(Extracted records)
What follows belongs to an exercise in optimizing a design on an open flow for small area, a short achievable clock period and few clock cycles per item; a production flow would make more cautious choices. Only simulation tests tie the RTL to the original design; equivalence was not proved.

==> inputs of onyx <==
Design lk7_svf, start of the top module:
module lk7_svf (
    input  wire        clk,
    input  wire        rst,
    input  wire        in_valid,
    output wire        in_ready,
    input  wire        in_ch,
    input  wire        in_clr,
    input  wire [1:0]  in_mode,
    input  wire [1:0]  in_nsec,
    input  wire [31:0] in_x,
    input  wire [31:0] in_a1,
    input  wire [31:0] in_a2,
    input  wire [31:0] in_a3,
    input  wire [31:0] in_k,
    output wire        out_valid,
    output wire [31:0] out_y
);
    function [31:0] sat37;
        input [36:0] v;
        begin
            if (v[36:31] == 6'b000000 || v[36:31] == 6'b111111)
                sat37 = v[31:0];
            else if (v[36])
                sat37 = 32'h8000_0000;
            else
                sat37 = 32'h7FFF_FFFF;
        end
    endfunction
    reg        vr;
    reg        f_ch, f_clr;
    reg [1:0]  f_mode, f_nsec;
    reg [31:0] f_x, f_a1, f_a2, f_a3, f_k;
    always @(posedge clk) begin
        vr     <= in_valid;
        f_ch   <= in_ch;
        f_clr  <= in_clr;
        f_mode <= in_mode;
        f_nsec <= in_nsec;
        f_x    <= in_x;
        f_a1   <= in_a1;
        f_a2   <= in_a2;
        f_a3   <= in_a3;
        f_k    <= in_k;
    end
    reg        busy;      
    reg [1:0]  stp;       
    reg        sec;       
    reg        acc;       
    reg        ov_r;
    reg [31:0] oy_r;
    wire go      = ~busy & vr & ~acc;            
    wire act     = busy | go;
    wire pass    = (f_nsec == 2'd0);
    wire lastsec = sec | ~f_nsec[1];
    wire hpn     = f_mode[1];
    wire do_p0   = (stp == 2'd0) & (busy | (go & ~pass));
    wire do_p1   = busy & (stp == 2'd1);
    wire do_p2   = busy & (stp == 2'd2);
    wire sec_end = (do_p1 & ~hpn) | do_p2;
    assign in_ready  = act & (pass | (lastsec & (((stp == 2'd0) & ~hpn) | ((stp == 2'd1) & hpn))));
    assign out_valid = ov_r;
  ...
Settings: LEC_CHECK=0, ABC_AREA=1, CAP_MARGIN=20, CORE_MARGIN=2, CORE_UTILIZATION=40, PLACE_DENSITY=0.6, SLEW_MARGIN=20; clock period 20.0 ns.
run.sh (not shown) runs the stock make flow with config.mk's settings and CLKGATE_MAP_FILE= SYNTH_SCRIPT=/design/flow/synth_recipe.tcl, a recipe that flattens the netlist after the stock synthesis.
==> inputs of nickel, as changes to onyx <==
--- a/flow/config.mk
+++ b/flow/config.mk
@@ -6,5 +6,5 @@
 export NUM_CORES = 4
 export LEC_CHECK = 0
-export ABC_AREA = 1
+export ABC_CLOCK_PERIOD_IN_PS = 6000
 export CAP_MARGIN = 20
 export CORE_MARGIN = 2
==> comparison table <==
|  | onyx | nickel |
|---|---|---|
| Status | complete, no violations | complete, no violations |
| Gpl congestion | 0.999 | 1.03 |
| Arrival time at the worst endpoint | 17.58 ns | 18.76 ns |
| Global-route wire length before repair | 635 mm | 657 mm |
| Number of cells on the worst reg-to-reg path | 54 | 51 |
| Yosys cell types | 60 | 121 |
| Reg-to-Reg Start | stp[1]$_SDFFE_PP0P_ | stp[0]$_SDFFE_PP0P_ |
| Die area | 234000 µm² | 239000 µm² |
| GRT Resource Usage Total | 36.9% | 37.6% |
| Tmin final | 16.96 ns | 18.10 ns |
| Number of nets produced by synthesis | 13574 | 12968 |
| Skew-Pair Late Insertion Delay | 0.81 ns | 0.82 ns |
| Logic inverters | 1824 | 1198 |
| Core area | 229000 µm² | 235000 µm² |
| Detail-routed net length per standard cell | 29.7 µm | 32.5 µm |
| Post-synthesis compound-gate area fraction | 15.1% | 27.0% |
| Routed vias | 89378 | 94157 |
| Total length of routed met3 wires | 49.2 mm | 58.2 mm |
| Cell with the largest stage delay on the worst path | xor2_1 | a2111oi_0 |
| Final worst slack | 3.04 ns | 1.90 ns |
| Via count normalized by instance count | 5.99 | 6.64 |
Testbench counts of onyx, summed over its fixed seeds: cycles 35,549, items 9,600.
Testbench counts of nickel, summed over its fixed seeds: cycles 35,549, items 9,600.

## What you will do
In the data, how many lines include the string "synthesis"? Reply with only that number.

## Your response
3